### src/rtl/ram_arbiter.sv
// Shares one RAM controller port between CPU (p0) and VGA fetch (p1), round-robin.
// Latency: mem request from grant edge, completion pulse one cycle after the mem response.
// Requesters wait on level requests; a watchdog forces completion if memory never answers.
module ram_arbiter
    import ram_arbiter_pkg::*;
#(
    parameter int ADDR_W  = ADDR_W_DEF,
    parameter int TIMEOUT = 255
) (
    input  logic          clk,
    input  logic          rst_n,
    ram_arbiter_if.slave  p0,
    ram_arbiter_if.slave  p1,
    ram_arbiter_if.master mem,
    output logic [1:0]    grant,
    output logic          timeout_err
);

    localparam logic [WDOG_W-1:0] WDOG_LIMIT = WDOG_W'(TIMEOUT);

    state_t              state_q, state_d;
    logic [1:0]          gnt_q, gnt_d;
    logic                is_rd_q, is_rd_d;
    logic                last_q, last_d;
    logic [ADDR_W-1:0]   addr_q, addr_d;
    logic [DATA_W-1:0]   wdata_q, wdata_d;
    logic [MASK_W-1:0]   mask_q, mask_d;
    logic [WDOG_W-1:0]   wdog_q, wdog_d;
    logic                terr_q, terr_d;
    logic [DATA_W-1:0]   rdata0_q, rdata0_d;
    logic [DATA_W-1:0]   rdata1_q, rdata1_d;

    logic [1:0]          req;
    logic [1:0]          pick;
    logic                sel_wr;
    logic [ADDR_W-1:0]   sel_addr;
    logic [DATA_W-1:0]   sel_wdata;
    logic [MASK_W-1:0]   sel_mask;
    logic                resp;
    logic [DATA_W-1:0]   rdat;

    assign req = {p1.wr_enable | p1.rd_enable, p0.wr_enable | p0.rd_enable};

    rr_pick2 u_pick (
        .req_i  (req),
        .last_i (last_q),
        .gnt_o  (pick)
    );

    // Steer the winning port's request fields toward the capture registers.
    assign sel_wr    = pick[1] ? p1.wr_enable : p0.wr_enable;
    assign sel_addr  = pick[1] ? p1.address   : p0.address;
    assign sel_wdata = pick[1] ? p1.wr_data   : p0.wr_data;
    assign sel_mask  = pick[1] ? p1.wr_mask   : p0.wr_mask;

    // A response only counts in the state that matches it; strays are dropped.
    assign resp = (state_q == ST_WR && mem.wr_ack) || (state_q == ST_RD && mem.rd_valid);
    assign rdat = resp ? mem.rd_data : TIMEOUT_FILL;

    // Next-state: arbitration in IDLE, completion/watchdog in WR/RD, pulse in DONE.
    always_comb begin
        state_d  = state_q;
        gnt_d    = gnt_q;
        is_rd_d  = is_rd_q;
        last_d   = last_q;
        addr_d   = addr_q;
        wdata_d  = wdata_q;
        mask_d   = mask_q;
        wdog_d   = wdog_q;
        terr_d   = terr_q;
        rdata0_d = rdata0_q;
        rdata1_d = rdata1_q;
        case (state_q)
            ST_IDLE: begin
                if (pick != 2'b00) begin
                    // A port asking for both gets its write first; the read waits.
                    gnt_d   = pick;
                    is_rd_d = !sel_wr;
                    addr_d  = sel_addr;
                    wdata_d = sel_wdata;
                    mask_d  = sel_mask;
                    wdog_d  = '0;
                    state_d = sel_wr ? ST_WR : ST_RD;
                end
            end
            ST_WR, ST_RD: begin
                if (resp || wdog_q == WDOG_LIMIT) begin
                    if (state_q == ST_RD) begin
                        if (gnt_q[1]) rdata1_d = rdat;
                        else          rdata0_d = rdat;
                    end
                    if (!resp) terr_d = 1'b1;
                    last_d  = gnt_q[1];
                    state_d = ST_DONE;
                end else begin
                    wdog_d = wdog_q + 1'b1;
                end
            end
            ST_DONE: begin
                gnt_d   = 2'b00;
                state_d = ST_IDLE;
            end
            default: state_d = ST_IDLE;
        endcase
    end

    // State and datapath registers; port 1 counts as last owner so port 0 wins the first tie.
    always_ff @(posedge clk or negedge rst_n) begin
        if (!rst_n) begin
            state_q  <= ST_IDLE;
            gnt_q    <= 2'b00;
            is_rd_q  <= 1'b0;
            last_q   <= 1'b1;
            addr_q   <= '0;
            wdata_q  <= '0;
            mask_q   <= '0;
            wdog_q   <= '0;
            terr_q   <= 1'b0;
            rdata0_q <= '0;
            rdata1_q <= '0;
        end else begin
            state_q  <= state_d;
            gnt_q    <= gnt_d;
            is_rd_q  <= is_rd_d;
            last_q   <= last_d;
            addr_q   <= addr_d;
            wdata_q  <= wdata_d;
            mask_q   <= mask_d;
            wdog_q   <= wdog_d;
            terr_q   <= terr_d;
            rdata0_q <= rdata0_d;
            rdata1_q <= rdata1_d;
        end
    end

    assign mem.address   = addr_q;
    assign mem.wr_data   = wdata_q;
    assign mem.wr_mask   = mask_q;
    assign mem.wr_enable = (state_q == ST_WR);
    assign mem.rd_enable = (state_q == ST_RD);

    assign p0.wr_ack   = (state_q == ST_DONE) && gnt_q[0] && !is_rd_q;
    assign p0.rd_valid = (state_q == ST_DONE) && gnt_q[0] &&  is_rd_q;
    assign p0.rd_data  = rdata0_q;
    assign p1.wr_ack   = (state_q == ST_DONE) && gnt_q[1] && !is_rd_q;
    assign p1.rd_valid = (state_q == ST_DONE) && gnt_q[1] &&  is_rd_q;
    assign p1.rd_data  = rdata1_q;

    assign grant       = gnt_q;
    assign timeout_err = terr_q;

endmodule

#####

*YOUR ASSIGNMENT*
Copy out the data in full, exactly.

*RESPONSE FOR THIS EXERCISE*
### src/rtl/ram_arbiter.sv
// Shares one RAM controller port between CPU (p0) and VGA fetch (p1), round-robin.
// Latency: mem request from grant edge, completion pulse one cycle after the mem response.
// Requesters wait on level requests; a watchdog forces completion if memory never answers.
module ram_arbiter
    import ram_arbiter_pkg::*;
#(
    parameter int ADDR_W  = ADDR_W_DEF,
    parameter int TIMEOUT = 255
) (
    input  logic          clk,
    input  logic          rst_n,
    ram_arbiter_if.slave  p0,
    ram_arbiter_if.slave  p1,
    ram_arbiter_if.master mem,
    output logic [1:0]    grant,
    output logic          timeout_err
);

    localparam logic [WDOG_W-1:0] WDOG_LIMIT = WDOG_W'(TIMEOUT);

    state_t              state_q, state_d;
    logic [1:0]          gnt_q, gnt_d;
    logic                is_rd_q, is_rd_d;
    logic                last_q, last_d;
    logic [ADDR_W-1:0]   addr_q, addr_d;
    logic [DATA_W-1:0]   wdata_q, wdata_d;
    logic [MASK_W-1:0]   mask_q, mask_d;
    logic [WDOG_W-1:0]   wdog_q, wdog_d;
    logic                terr_q, terr_d;
    logic [DATA_W-1:0]   rdata0_q, rdata0_d;
    logic [DATA_W-1:0]   rdata1_q, rdata1_d;

    logic [1:0]          req;
    logic [1:0]          pick;
    logic                sel_wr;
    logic [ADDR_W-1:0]   sel_addr;
    logic [DATA_W-1:0]   sel_wdata;
    logic [MASK_W-1:0]   sel_mask;
    logic                resp;
    logic [DATA_W-1:0]   rdat;

    assign req = {p1.wr_enable | p1.rd_enable, p0.wr_enable | p0.rd_enable};

    rr_pick2 u_pick (
        .req_i  (req),
        .last_i (last_q),
        .gnt_o  (pick)
    );

    // Steer the winning port's request fields toward the capture registers.
    assign sel_wr    = pick[1] ? p1.wr_enable : p0.wr_enable;
    assign sel_addr  = pick[1] ? p1.address   : p0.address;
    assign sel_wdata = pick[1] ? p1.wr_data   : p0.wr_data;
    assign sel_mask  = pick[1] ? p1.wr_mask   : p0.wr_mask;

    // A response only counts in the state that matches it; strays are dropped.
    assign resp = (state_q == ST_WR && mem.wr_ack) || (state_q == ST_RD && mem.rd_valid);
    assign rdat = resp ? mem.rd_data : TIMEOUT_FILL;

    // Next-state: arbitration in IDLE, completion/watchdog in WR/RD, pulse in DONE.
    always_comb begin
        state_d  = state_q;
        gnt_d    = gnt_q;
        is_rd_d  = is_rd_q;
        last_d   = last_q;
        addr_d   = addr_q;
        wdata_d  = wdata_q;
        mask_d   = mask_q;
        wdog_d   = wdog_q;
        terr_d   = terr_q;
        rdata0_d = rdata0_q;
        rdata1_d = rdata1_q;
        case (state_q)
            ST_IDLE: begin
                if (pick != 2'b00) begin
                    // A port asking for both gets its write first; the read waits.
                    gnt_d   = pick;
                    is_rd_d = !sel_wr;
                    addr_d  = sel_addr;
                    wdata_d = sel_wdata;
                    mask_d  = sel_mask;
                    wdog_d  = '0;
                    state_d = sel_wr ? ST_WR : ST_RD;
                end
            end
            ST_WR, ST_RD: begin
                if (resp || wdog_q == WDOG_LIMIT) begin
                    if (state_q == ST_RD) begin
                        if (gnt_q[1]) rdata1_d = rdat;
                        else          rdata0_d = rdat;
                    end
                    if (!resp) terr_d = 1'b1;
                    last_d  = gnt_q[1];
                    state_d = ST_DONE;
                end else begin
                    wdog_d = wdog_q + 1'b1;
                end
            end
            ST_DONE: begin
                gnt_d   = 2'b00;
                state_d = ST_IDLE;
            end
            default: state_d = ST_IDLE;
        endcase
    end

    // State and datapath registers; port 1 counts as last owner so port 0 wins the first tie.
    always_ff @(posedge clk or negedge rst_n) begin
        if (!rst_n) begin
            state_q  <= ST_IDLE;
            gnt_q    <= 2'b00;
            is_rd_q  <= 1'b0;
            last_q   <= 1'b1;
            addr_q   <= '0;
            wdata_q  <= '0;
            mask_q   <= '0;
            wdog_q   <= '0;
            terr_q   <= 1'b0;
            rdata0_q <= '0;
            rdata1_q <= '0;
        end else begin
            state_q  <= state_d;
            gnt_q    <= gnt_d;
            is_rd_q  <= is_rd_d;
            last_q   <= last_d;
            addr_q   <= addr_d;
            wdata_q  <= wdata_d;
            mask_q   <= mask_d;
            wdog_q   <= wdog_d;
            terr_q   <= terr_d;
            rdata0_q <= rdata0_d;
            rdata1_q <= rdata1_d;
        end
    end

    assign mem.address   = addr_q;
    assign mem.wr_data   = wdata_q;
    assign mem.wr_mask   = mask_q;
    assign mem.wr_enable = (state_q == ST_WR);
    assign mem.rd_enable = (state_q == ST_RD);

    assign p0.wr_ack   = (state_q == ST_DONE) && gnt_q[0] && !is_rd_q;
    assign p0.rd_valid = (state_q == ST_DONE) && gnt_q[0] &&  is_rd_q;
    assign p0.rd_data  = rdata0_q;
    assign p1.wr_ack   = (state_q == ST_DONE) && gnt_q[1] && !is_rd_q;
    assign p1.rd_valid = (state_q == ST_DONE) && gnt_q[1] &&  is_rd_q;
    assign p1.rd_data  = rdata1_q;

    assign grant       = gnt_q;
    assign timeout_err = terr_q;

endmodule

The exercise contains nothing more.